Database Management Basics

Database management is the method for managing information that supports the organization’s business processes. It involves storing data, distributing it to users and applications making changes as needed and monitoring the changes in the data and preventing it from being corrupted by unexpected failures. It is an integral part of the informational infrastructure of a company that aids in decision-making as well as corporate growth and compliance with laws such as the GDPR and the California Consumer Privacy Act.

The first database systems were invented in the 1960s by Charles Bachman, IBM and others. They developed into information management systems (IMS) which allowed huge amounts of data to be stored and retrieved for a variety of purposes. From calculating inventory to aiding complex financial accounting functions as well as human resource functions.

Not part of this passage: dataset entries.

==> src/rtl/md2_pkg.sv <==
`timescale 1ns / 1ps
// Shared types, constants and the substitution table of the MD2 digest unit.
// Used by md2_ctrl, md2_datapath and md2_message_digest_unit; depends on nothing.
package md2_pkg;

  localparam int BLK_BYTES  = 16;   // bytes in one message block
  localparam int WORK_BYTES = 48;   // bytes in the mixing array
  localparam int ROUNDS     = 18;   // mixing rounds per block

  localparam int FILL_W  = $clog2(BLK_BYTES);
  localparam int PAD_W   = $clog2(BLK_BYTES) + 1;
  localparam int STEP_W  = $clog2(WORK_BYTES);
  localparam int ROUND_W = $clog2(ROUNDS);

  localparam logic [STEP_W-1:0]  STEP_LAST  = STEP_W'(WORK_BYTES - 1);
  localparam logic [ROUND_W-1:0] ROUND_LAST = ROUND_W'(ROUNDS - 1);
  localparam logic [FILL_W-1:0]  BYTE_LAST  = FILL_W'(BLK_BYTES - 1);

  localparam logic [7:0] SBOX [256] = '{
    8'h29, 8'h2E, 8'h43, 8'hC9, 8'hA2, 8'hD8, 8'h7C, 8'h01,
    8'h3D, 8'h36, 8'h54, 8'hA1, 8'hEC, 8'hF0, 8'h06, 8'h13,
    8'h62, 8'hA7, 8'h05, 8'hF3, 8'hC0, 8'hC7, 8'h73, 8'h8C,
    8'h98, 8'h93, 8'h2B, 8'hD9, 8'hBC, 8'h4C, 8'h82, 8'hCA,
    8'h1E, 8'h9B, 8'h57, 8'h3C, 8'hFD, 8'hD4, 8'hE0, 8'h16,
    8'h67, 8'h42, 8'h6F, 8'h18, 8'h8A, 8'h17, 8'hE5, 8'h12,
    8'hBE, 8'h4E, 8'hC4, 8'hD6, 8'hDA, 8'h9E, 8'hDE, 8'h49,
    8'hA0, 8'hFB, 8'hF5, 8'h8E, 8'hBB, 8'h2F, 8'hEE, 8'h7A,
    8'hA9, 8'h68, 8'h79, 8'h91, 8'h15, 8'hB2, 8'h07, 8'h3F,
    8'h94, 8'hC2, 8'h10, 8'h89, 8'h0B, 8'h22, 8'h5F, 8'h21,
    8'h80, 8'h7F, 8'h5D, 8'h9A, 8'h5A, 8'h90, 8'h32, 8'h27,
    8'h35, 8'h3E, 8'hCC, 8'hE7, 8'hBF, 8'hF7, 8'h97, 8'h03,
    8'hFF, 8'h19, 8'h30, 8'hB3, 8'h48, 8'hA5, 8'hB5, 8'hD1,
    8'hD7, 8'h5E, 8'h92, 8'h2A, 8'hAC, 8'h56, 8'hAA, 8'hC6,
    8'h4F, 8'hB8, 8'h38, 8'hD2, 8'h96, 8'hA4, 8'h7D, 8'hB6,
    8'h76, 8'hFC, 8'h6B, 8'hE2, 8'h9C, 8'h74, 8'h04, 8'hF1,
    8'h45, 8'h9D, 8'h70, 8'h59, 8'h64, 8'h71, 8'h87, 8'h20,
    8'h86, 8'h5B, 8'hCF, 8'h65, 8'hE6, 8'h2D, 8'hA8, 8'h02,
    8'h1B, 8'h60, 8'h25, 8'hAD, 8'hAE, 8'hB0, 8'hB9, 8'hF6,
    8'h1C, 8'h46, 8'h61, 8'h69, 8'h34, 8'h40, 8'h7E, 8'h0F,
    8'h55, 8'h47, 8'hA3, 8'h23, 8'hDD, 8'h51, 8'hAF, 8'h3A,
    8'hC3, 8'h5C, 8'hF9, 8'hCE, 8'hBA, 8'hC5, 8'hEA, 8'h26,
    8'h2C, 8'h53, 8'h0D, 8'h6E, 8'h85, 8'h28, 8'h84, 8'h09,
    8'hD3, 8'hDF, 8'hCD, 8'hF4, 8'h41, 8'h81, 8'h4D, 8'h52,
    8'h6A, 8'hDC, 8'h37, 8'hC8, 8'h6C, 8'hC1, 8'hAB, 8'hFA,
    8'h24, 8'hE1, 8'h7B, 8'h08, 8'h0C, 8'hBD, 8'hB1, 8'h4A,
    8'h78, 8'h88, 8'h95, 8'h8B, 8'hE3, 8'h63, 8'hE8, 8'h6D,
    8'hE9, 8'hCB, 8'hD5, 8'hFE, 8'h3B, 8'h00, 8'h1D, 8'h39,
    8'hF2, 8'hEF, 8'hB7, 8'h0E, 8'h66, 8'h58, 8'hD0, 8'hE4,
    8'hA6, 8'h77, 8'h72, 8'hF8, 8'hEB, 8'h75, 8'h4B, 8'h0A,
    8'h31, 8'h44, 8'h50, 8'hB4, 8'h8F, 8'hED, 8'h1F, 8'h1A,
    8'hDB, 8'h99, 8'h8D, 8'h33, 8'h9F, 8'h11, 8'h83, 8'h14
  };

  typedef enum logic [3:0] {
    ST_IDLE,
    ST_LOAD_MSG,
    ST_MIX_MSG,
    ST_PAD,
    ST_LOAD_PAD,
    ST_MIX_PAD,
    ST_LOAD_CS,
    ST_MIX_CS,
    ST_EMIT
  } md2_state_t;

  typedef struct packed {
    logic               shift_in;    // shift a byte into the block buffer
    logic               pad_sel;     // shifted byte is the pad value
    logic               pad_latch;   // capture pad length from the next fill
    logic               load;        // load the mixing array
    logic               load_cs;     // load from the checksum, not the buffer
    logic               mix;         // one mixing step
    logic               round_end;   // last step of a round
    logic [ROUND_W-1:0] round_idx;   // round number added at round end
    logic               cs_upd;      // one checksum step
    logic               emit_shift;  // advance to the next digest byte
    logic               clear;       // back to the all-zero start state
  } md2_cmd_t;

  typedef struct packed {
    logic fill_full;                 // fifteen bytes held, next one completes
  } md2_stat_t;

endpackage

==> src/rtl/md2_message_digest_unit.sv <==
`timescale 1ns / 1ps
// Top level of the MD2 message digest unit: controller plus datapath.
// Depends on md2_pkg, md2_ctrl and md2_datapath.
//
// Usage
//   Input channel (in_valid / in_stall): each beat carries an optional
//   message byte (in_data_byte, taken when in_byte_valid is high) and an
//   optional end-of-message mark (in_finish). A byte and a finish in one
//   beat absorb the byte first, then close the message.
//   Output channel (out_valid / out_stall): after a finish, sixteen beats
//   carry the digest, byte 0 first; out_digest_last marks the sixteenth.
//   The unit then returns to the all-zero start state for a new message.
// Stalls and block processing
//   A beat that does not complete a block is taken without a stall. A beat that
//   completes a 16-byte block stalls the input for a load and a transform: the
//   48-byte mixing array runs 18 rounds at one S-box lookup per cycle, and
//   this serial loop sets the rate. A finish adds pad bytes up to the block
//   end, two loads and two transforms (padded block, then checksum), plus one
//   more block transform when the finishing beat itself fills a block; then
//   the digest beats.
// Reset and flow control
//   rst_n (synchronous, active low) clears chain state, checksum and fill
//   count. The input side is stalled whenever the unit is not idle: through
//   loads, transforms, padding and digest beats; a stalled digest beat holds.
module md2_message_digest_unit (
  input  logic       clk,
  input  logic       rst_n,
  input  logic       in_valid,
  output logic       in_stall,
  input  logic [7:0] in_data_byte,
  input  logic       in_byte_valid,
  input  logic       in_finish,
  output logic       out_valid,
  input  logic       out_stall,
  output logic [7:0] out_digest_byte,
  output logic       out_digest_last
);
  import md2_pkg::*;

  md2_cmd_t  cmd;    // controller to datapath
  md2_stat_t stat;   // datapath to controller

  // Sequence block fills, transforms and digest beats
  md2_ctrl u_ctrl (
    .clk             (clk),
    .rst_n           (rst_n),
    .in_valid        (in_valid),
    .in_byte_valid   (in_byte_valid),
    .in_finish       (in_finish),
    .in_stall        (in_stall),
    .out_valid       (out_valid),
    .out_stall       (out_stall),
    .out_digest_last (out_digest_last),
    .stat            (stat),
    .cmd             (cmd)
  );

  // Hold the message block, mixing array and checksum; the digest byte
  // comes straight from the head of the mixing array register.
  md2_datapath u_datapath (
    .clk         (clk),
    .rst_n       (rst_n),
    .cmd         (cmd),
    .data_byte   (in_data_byte),
    .stat        (stat),
    .digest_byte (out_digest_byte)
  );

endmodule

==> src/rtl/md2_datapath.sv <==
`timescale 1ns / 1ps
// Datapath of the MD2 digest unit: block buffer, rotating 48-byte mixing array,
// rotating checksum and fill count. Depends on md2_pkg.
module md2_datapath (
  input  logic              clk,
  input  logic              rst_n,
  input  md2_pkg::md2_cmd_t cmd,
  input  logic [7:0]        data_byte,
  output md2_pkg::md2_stat_t stat,
  output logic [7:0]        digest_byte
);
  import md2_pkg::*;

  logic [7:0]        work_r [WORK_BYTES];
  logic [7:0]        work_nxt [WORK_BYTES];
  logic [7:0]        blk_r [BLK_BYTES];
  logic [7:0]        blk_nxt [BLK_BYTES];
  logic [7:0]        cs_r [BLK_BYTES];
  logic [7:0]        cs_nxt [BLK_BYTES];
  logic [7:0]        load_src [BLK_BYTES];
  logic [7:0]        acc_r, acc_nxt;
  logic [7:0]        cacc_r, cacc_nxt;
  logic [FILL_W-1:0] fill_r, fill_nxt;
  logic [PAD_W-1:0]  pad_r, pad_nxt;
  logic [7:0]        in_byte;
  logic [7:0]        mix_byte;
  logic [7:0]        cs_byte;

  // Array rotates one byte per step, so position BLK_BYTES holds the
  // untouched block byte i during the first sixteen steps of round zero.
  always_comb begin
    in_byte  = cmd.pad_sel ? 8'(pad_r) : data_byte;
    mix_byte = work_r[0] ^ SBOX[acc_r];
    cs_byte  = cs_r[0] ^ SBOX[work_r[BLK_BYTES] ^ cacc_r];
    for (int i = 0; i < BLK_BYTES; i++) begin
      load_src[i] = cmd.load_cs ? cs_r[i] : blk_r[i];
    end

    work_nxt = work_r;
    blk_nxt  = blk_r;
    cs_nxt   = cs_r;
    acc_nxt  = acc_r;
    cacc_nxt = cacc_r;
    fill_nxt = fill_r;
    pad_nxt  = pad_r;

    if (cmd.shift_in) begin
      for (int i = 0; i < BLK_BYTES - 1; i++) begin
        blk_nxt[i] = blk_r[i + 1];
      end
      blk_nxt[BLK_BYTES-1] = in_byte;
      fill_nxt = fill_r + 1'b1;
    end
    if (cmd.pad_latch) begin
      pad_nxt = PAD_W'(BLK_BYTES) - {1'b0, fill_nxt};
    end

    if (cmd.load) begin
      for (int i = 0; i < BLK_BYTES; i++) begin
        work_nxt[BLK_BYTES + i]     = load_src[i];
        work_nxt[2 * BLK_BYTES + i] = work_r[i] ^ load_src[i];
      end
      acc_nxt  = 8'h00;
      cacc_nxt = cs_r[BLK_BYTES-1];
    end

    if (cmd.mix || cmd.emit_shift) begin
      for (int i = 0; i < WORK_BYTES - 1; i++) begin
        work_nxt[i] = work_r[i + 1];
      end
      work_nxt[WORK_BYTES-1] = cmd.mix ? mix_byte : work_r[0];
    end
    if (cmd.mix) begin
      acc_nxt = cmd.round_end ? mix_byte + 8'(cmd.round_idx) : mix_byte;
    end

    if (cmd.cs_upd) begin
      for (int i = 0; i < BLK_BYTES - 1; i++) begin
        cs_nxt[i] = cs_r[i + 1];
      end
      cs_nxt[BLK_BYTES-1] = cs_byte;
      cacc_nxt = cs_byte;
    end

    if (cmd.clear) begin
      for (int i = 0; i < WORK_BYTES; i++) begin
        work_nxt[i] = 8'h00;
      end
      for (int i = 0; i < BLK_BYTES; i++) begin
        cs_nxt[i] = 8'h00;
      end
      fill_nxt = '0;
    end
  end

  always_ff @(posedge clk) begin
    if (!rst_n) begin
      for (int i = 0; i < WORK_BYTES; i++) begin
        work_r[i] <= 8'h00;
      end
      for (int i = 0; i < BLK_BYTES; i++) begin
        cs_r[i] <= 8'h00;
      end
      fill_r <= '0;
    end else begin
      work_r <= work_nxt;
      cs_r   <= cs_nxt;
      fill_r <= fill_nxt;
    end
  end

  always_ff @(posedge clk) begin
    blk_r  <= blk_nxt;
    acc_r  <= acc_nxt;
    cacc_r <= cacc_nxt;
    pad_r  <= pad_nxt;
  end

  assign stat.fill_full = (fill_r == BYTE_LAST);
  assign digest_byte    = work_r[0];

  // A block is loaded only once the buffer has wrapped back to empty.
  a_load_on_empty: assert property (@(posedge clk) disable iff (!rst_n)
    cmd.load |-> fill_r == '0)
    else $error("mixing array loaded with a partly filled buffer");

  // Filling and mixing never overlap.
  a_no_fill_in_mix: assert property (@(posedge clk) disable iff (!rst_n)
    cmd.mix |-> !cmd.shift_in && !cmd.load)
    else $error("buffer or array load during a mixing step");

endmodule

==> src/rtl/md2_ctrl.sv <==
`timescale 1ns / 1ps
// Controller of the MD2 digest unit: state machine, step and round counters,
// digest beat counter and both channel handshakes. Depends on md2_pkg.
module md2_ctrl (
  input  logic               clk,
  input  logic               rst_n,
  input  logic               in_valid,
  input  logic               in_byte_valid,
  input  logic               in_finish,
  output logic               in_stall,
  output logic               out_valid,
  input  logic               out_stall,
  output logic               out_digest_last,
  input  md2_pkg::md2_stat_t stat,
  output md2_pkg::md2_cmd_t  cmd
);
  import md2_pkg::*;

  md2_state_t         state_r, state_nxt;
  logic [STEP_W-1:0]  step_r, step_nxt;
  logic [ROUND_W-1:0] round_r, round_nxt;
  logic [FILL_W-1:0]  emit_r, emit_nxt;
  logic               fin_pend_r, fin_pend_nxt;
  logic               in_acc;
  logic               out_acc;
  logic               mix_last;
  logic               emit_last;
  logic               mixing;

  assign in_acc    = in_valid && (state_r == ST_IDLE);
  assign out_acc   = out_valid && !out_stall;
  assign mix_last  = (step_r == STEP_LAST) && (round_r == ROUND_LAST);
  assign emit_last = (emit_r == BYTE_LAST);
  assign mixing    = (state_r == ST_MIX_MSG) || (state_r == ST_MIX_PAD) ||
                     (state_r == ST_MIX_CS);

  // Next state
  always_comb begin
    state_nxt    = state_r;
    fin_pend_nxt = fin_pend_r;
    case (state_r)
      ST_IDLE: begin
        if (in_acc) begin
          if (in_byte_valid && stat.fill_full) begin
            state_nxt    = ST_LOAD_MSG;
            fin_pend_nxt = in_finish;
          end else if (in_finish) begin
            state_nxt = ST_PAD;
          end
        end
      end
      ST_LOAD_MSG: state_nxt = ST_MIX_MSG;
      ST_MIX_MSG: begin
        if (mix_last) begin
          state_nxt    = fin_pend_r ? ST_PAD : ST_IDLE;
          fin_pend_nxt = 1'b0;
        end
      end
      ST_PAD: begin
        if (stat.fill_full) begin
          state_nxt = ST_LOAD_PAD;
        end
      end
      ST_LOAD_PAD: state_nxt = ST_MIX_PAD;
      ST_MIX_PAD: begin
        if (mix_last) begin
          state_nxt = ST_LOAD_CS;
        end
      end
      ST_LOAD_CS: state_nxt = ST_MIX_CS;
      ST_MIX_CS: begin
        if (mix_last) begin
          state_nxt = ST_EMIT;
        end
      end
      ST_EMIT: begin
        if (out_acc && emit_last) begin
          state_nxt = ST_IDLE;
        end
      end
      default: state_nxt = ST_IDLE;
    endcase
  end

  // Step, round and beat counters
  always_comb begin
    step_nxt  = '0;
    round_nxt = '0;
    emit_nxt  = '0;
    if (mixing) begin
      step_nxt  = (step_r == STEP_LAST) ? '0 : step_r + 1'b1;
      round_nxt = (step_r == STEP_LAST) ? round_r + 1'b1 : round_r;
    end
    if (state_r == ST_EMIT) begin
      emit_nxt = out_acc ? emit_r + 1'b1 : emit_r;
    end
  end

  // Outputs
  always_comb begin
    cmd             = '0;
    in_stall        = 1'b1;
    out_valid       = 1'b0;
    out_digest_last = 1'b0;
    case (state_r)
      ST_IDLE: begin
        in_stall      = 1'b0;
        cmd.shift_in  = in_acc && in_byte_valid;
        cmd.pad_latch = in_acc && in_finish && !(in_byte_valid && stat.fill_full);
      end
      ST_LOAD_MSG, ST_LOAD_PAD: begin
        cmd.load = 1'b1;
      end
      ST_LOAD_CS: begin
        cmd.load    = 1'b1;
        cmd.load_cs = 1'b1;
      end
      ST_MIX_MSG, ST_MIX_PAD, ST_MIX_CS: begin
        cmd.mix       = 1'b1;
        cmd.round_end = (step_r == STEP_LAST);
        cmd.round_idx = round_r;
        cmd.cs_upd    = (state_r != ST_MIX_CS) && (round_r == '0) &&
                        (step_r < STEP_W'(BLK_BYTES));
        cmd.pad_latch = (state_r == ST_MIX_MSG) && mix_last && fin_pend_r;
      end
      ST_PAD: begin
        cmd.shift_in = 1'b1;
        cmd.pad_sel  = 1'b1;
      end
      ST_EMIT: begin
        out_valid       = 1'b1;
        out_digest_last = emit_last;
        cmd.emit_shift  = out_acc;
        cmd.clear       = out_acc && emit_last;
      end
      default: begin
        in_stall = 1'b1;
      end
    endcase
  end

  always_ff @(posedge clk) begin
    if (!rst_n) begin
      state_r    <= ST_IDLE;
      step_r     <= '0;
      round_r    <= '0;
      emit_r     <= '0;
      fin_pend_r <= 1'b0;
    end else begin
      state_r    <= state_nxt;
      step_r     <= step_nxt;
      round_r    <= round_nxt;
      emit_r     <= emit_nxt;
      fin_pend_r <= fin_pend_nxt;
    end
  end

  // Digest beats start only after the checksum block has been mixed.
  a_emit_after_cs: assert property (@(posedge clk) disable iff (!rst_n)
    $rose(state_r == ST_EMIT) |-> $past(state_r == ST_MIX_CS))
    else $error("digest output started without the checksum transform");

  // The last digest beat frees the input side on the next cycle.
  a_idle_after_last: assert property (@(posedge clk) disable iff (!rst_n)
    out_acc && out_digest_last |=> !in_stall && !out_valid)
    else $error("block not idle after the final digest beat");

  // Input and output sides are never open together.
  a_one_side: assert property (@(posedge clk) disable iff (!rst_n)
    !(out_valid && !in_stall))
    else $error("input accepted while a digest is being delivered");

endmodule
==> config.mk <==
export PLATFORM = sky130hd
export DESIGN_NAME = md2_message_digest_unit
export DESIGN_NICKNAME = d
export VERILOG_FILES = /design/src/rtl/md2_pkg.sv /design/src/rtl/md2_message_digest_unit.sv /design/src/rtl/md2_datapath.sv /design/src/rtl/md2_ctrl.sv
export SDC_FILE = /design/constraint.sdc
export NUM_CORES = 2
export LEC_CHECK = 0
export BUFFER_PORTS_ARGS = -buffer_cell sky130_fd_sc_hd__buf_2
export CORE_ASPECT_RATIO = 0.8
export CORE_UTILIZATION = 62
export DETAILED_ROUTE_END_ITERATION = 8
export PLACE_DENSITY_LB_ADDON = 0.12
export SYNTH_ARGS = -nofsm -noshare
export SYNTH_HDL_FRONTEND = slang
export SYNTH_SLANG_ARGS = --single-unit
export TNS_END_PERCENT = 30
==> constraint.sdc <==
create_clock -name clk -period 9.6 [get_ports clk]
set_clock_uncertainty 0.15 [all_clocks]
set_input_delay 1.44 -clock clk [delete_from_list [all_inputs] [get_ports clk]]
set_output_delay 1.44 -clock clk [all_outputs]
set_load 0.01 [all_outputs]
# Yosys cells after proc, flatten, opt, wreduce, memory -nomap -nowiden
# Memories as Yosys holds them, arrays and structs flattened.
# Index checks and enable logic that the tools add are counted.
# word_totals
latchBits	0
romBits	4096
regBits	685
memories	2
mem_bits_rw	0
in_bits	14
# classes
order_cmp	3
muxes	54
n_reduce_logical	31
shift	0
addsub	6
n_bitwise	23
eq_ne	21
div_mod_pow	0
n_mul	0
# memory_table
name	words	width	rd	rd_clocked_by_memory_dff	wr	line	text
(name not given)	256	8	1	0	0	md2_datapath.sv:33	mix_byte = work_r[0] ^ SBOX[acc_r];
(name not given)	256	8	1	0	0	md2_datapath.sv:34	cs_byte = cs_r[0] ^ SBOX[work_r[BLK_BYTES] ^ cacc_r];
# ops
cell	n
$mux W256	2
$mux W8	27
$xor A8 B8 Y8	19
$mux W4	9
$pmux W4 S9	1
$ge A9 B9 Y1 const B	2
$not A8 Y9	2
$eq A4 B3 Y1 const B	4
$eq A4 B4 Y1 const B	3
$logic_and A1 B1 Y1	12
$ne A2 B1 Y1 const B	6
$mux W1	9
$reduce_or A3 Y1	3
$add A4 B1 Y4 const B	2
$add A8 B5 Y8	1
$eq A4 B2 Y1 const B	2
$reduce_bool A2 Y1	4
$reduce_and A7 Y1	1
$add A6 B1 Y6 const B	1
$eq A6 B6 Y1 const B	1
$lt A6 B5 Y1 const B	1
$pmux W1 S2	3
$add A5 B1 Y5 const B	1
$eq A5 B5 Y1 const B	1
15 further kinds	21

# Longest topological paths before layout
# depth
ltp_word	8
ltp_mapped	22

# Modules after synthesis
# Synthesis repeated with hierarchy kept, for this count alone.
# hier_totals
cells_unflattened	4057
area_unflattened_um2	35781.8
# by_module_without_submodules
module	instances	area_each_um2	cells_each
md2_datapath	1	34556.9	3916
md2_ctrl	1	1224.9	141

# Worst setup path before layout
# No wires, ideal clock.
# synth_timing
path_kind	input to register
startpoint	in in_valid
endpoint	reg u_datapath.pad_r[2], data pin
setup_time_ps	271
path_buffers	0
path_stages	5
arrival_time_ps	5274
path_slack_ps	3906
required_ps	9179
path_cell_list	and2_1 -> a21o_1 -> xnor2_1 -> ha_1 -> xor2_1
# synth_rtl
element	line	text
start, declared	md2_message_digest_unit.sv:28	input logic in_valid,
end signal, assigned	md2_datapath.sv:116	pad_r <= pad_nxt;
end, declared	md2_datapath.sv:24	logic [PAD_W-1:0] pad_r, pad_nxt;

# Worst setup path after layout
# layout_timing
startpoint	reg u_datapath.acc_r[0]
endpoint	reg u_datapath.acc_r[6], data pin
# layout_via
elab_chain_cells	8
# layout_rtl
element	line	text
start, declared	md2_datapath.sv:21	logic [7:0] acc_r, acc_nxt;
start signal, assigned	md2_datapath.sv:114	acc_r <= acc_nxt;
$not A8 Y9 (not written as such) (*)	md2_datapath.sv:33	
$mem_v2 Z256 W8 (*)	n/a	
$mux W8 (not written as such) (*) (2 in a row)	md2_datapath.sv:33	
$xor A8 B8 Y8 (*)	md2_datapath.sv:33	
$add A8 B5 Y8	md2_datapath.sv:74	acc_nxt = cmd.round_end ? mix_byte + 8'(cmd.round_idx) : mix_byte;
$mux W8 (*)	md2_datapath.sv:74	
$mux W8 (*)	md2_datapath.sv:73	if (cmd.mix) begin
# Every way passes the cells marked *; elsewhere a longest branch is shown, timed or not. The select of a mux whose other input is x is not followed.
# A chain may end at the register's enable or synchronous reset.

A database is a set of tables that organizes data according to a specific pattern, such as one-to many relationships. It uses primary keys to identify records and permit cross-references between tables. Each table has a set of attributes or fields that represent facts about data entities. The most popular type of database that is currently in use is a relational model, designed by E. F. “Ted” Codd at IBM in the 1970s. This model is based on normalizing data to make it easier to use. It is also simpler to update data because it does not require the changing of certain sections of the database.

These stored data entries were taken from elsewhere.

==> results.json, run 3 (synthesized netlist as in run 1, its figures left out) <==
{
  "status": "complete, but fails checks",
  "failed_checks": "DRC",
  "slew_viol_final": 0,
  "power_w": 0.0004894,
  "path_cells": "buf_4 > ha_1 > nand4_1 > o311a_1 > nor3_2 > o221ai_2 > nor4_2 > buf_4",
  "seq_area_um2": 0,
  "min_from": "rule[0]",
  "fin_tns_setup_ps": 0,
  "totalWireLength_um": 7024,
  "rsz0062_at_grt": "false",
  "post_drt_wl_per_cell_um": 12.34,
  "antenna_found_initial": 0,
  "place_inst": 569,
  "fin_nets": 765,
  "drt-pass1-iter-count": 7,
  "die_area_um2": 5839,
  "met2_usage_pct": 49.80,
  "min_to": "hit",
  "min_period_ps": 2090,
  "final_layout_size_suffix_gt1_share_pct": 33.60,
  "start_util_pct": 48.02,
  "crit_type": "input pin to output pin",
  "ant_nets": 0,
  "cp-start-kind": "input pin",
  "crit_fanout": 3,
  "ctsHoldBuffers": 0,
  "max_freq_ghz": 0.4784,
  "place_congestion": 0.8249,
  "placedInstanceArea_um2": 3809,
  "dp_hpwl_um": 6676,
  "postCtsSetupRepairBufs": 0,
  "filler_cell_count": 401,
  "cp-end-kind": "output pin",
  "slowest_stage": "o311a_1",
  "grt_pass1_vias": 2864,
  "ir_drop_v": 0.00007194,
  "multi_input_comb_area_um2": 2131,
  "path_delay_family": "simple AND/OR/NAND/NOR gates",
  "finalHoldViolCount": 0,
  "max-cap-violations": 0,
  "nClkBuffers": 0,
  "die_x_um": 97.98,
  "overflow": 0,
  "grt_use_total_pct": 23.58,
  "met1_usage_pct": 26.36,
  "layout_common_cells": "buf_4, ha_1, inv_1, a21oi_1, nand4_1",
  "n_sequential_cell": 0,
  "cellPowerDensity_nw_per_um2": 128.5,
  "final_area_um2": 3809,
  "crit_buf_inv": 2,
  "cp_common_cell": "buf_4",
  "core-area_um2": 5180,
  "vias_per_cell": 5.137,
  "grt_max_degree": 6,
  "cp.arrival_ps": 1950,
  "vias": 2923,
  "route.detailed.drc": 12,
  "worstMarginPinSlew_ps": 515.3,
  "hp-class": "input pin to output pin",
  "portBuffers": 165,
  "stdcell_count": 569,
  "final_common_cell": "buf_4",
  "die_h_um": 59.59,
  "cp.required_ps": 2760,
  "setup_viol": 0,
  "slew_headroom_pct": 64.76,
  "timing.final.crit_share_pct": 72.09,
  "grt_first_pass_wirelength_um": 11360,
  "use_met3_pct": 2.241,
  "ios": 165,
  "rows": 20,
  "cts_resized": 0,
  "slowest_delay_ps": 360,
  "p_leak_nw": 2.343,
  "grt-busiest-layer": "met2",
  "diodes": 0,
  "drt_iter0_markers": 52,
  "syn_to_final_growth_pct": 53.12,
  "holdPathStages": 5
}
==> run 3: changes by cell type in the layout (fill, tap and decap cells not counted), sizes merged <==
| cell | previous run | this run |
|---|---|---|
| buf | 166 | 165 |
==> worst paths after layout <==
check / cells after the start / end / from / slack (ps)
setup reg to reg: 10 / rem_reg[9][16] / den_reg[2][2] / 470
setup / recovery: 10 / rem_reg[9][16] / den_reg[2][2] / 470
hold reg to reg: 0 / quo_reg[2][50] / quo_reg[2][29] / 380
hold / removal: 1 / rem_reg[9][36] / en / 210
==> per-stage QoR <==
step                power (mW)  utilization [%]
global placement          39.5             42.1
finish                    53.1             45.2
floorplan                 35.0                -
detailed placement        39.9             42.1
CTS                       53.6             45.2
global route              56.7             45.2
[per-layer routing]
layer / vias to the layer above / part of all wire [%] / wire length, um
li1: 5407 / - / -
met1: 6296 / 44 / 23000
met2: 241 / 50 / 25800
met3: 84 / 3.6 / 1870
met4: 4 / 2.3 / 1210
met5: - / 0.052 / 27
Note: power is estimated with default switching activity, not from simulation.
[config.mk]
export PLATFORM = sky130hd
export DESIGN_NAME = rank_compress_values_core
export DESIGN_NICKNAME = d
export VERILOG_FILES = /design/src/rtl/rcv_pkg.sv /design/src/rtl/rank_compress_values_core.sv /design/src/rtl/rcv_store.sv /design/src/rtl/rcv_rank_unit.sv
export SDC_FILE = /design/constraint.sdc
export NUM_CORES = 2
export LEC_CHECK = 0
export BUFFER_PORTS_ARGS = -buffer_cell sky130_fd_sc_hd__buf_4
export CAP_MARGIN = 20
export CORE_ASPECT_RATIO = 1.25
export CORE_MARGIN = 3
export CORE_UTILIZATION = 45
export CTS_CLUSTER_DIAMETER = 200
export DETAILED_ROUTE_END_ITERATION = 12
export PLACE_DENSITY = 0.63
export SETUP_SLACK_MARGIN = 0.5
export SLEW_MARGIN = 5
export SYNTH_ARGS = -nofsm -noshare
export SYNTH_HDL_FRONTEND = slang
export SYNTH_SLANG_ARGS = --single-unit
[constraint.sdc]
create_clock -name aclk -period 9.6 [get_ports aclk]
set_input_delay 0.48 -clock aclk [delete_from_list [all_inputs] [get_ports aclk]]
set_output_delay 0.48 -clock aclk [all_outputs]
set_load 0.05 [all_outputs]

Most DBMSs can support multiple types of databases by offering different internal and external levels of organization. The internal level focuses on cost, scalability and other operational concerns like the layout of the database’s physical storage. The external level is the representation of the database on user interfaces and applications. It could include a mix of different external views (based on different data models) and may include virtual tables that are constructed from data that is generic to enhance performance.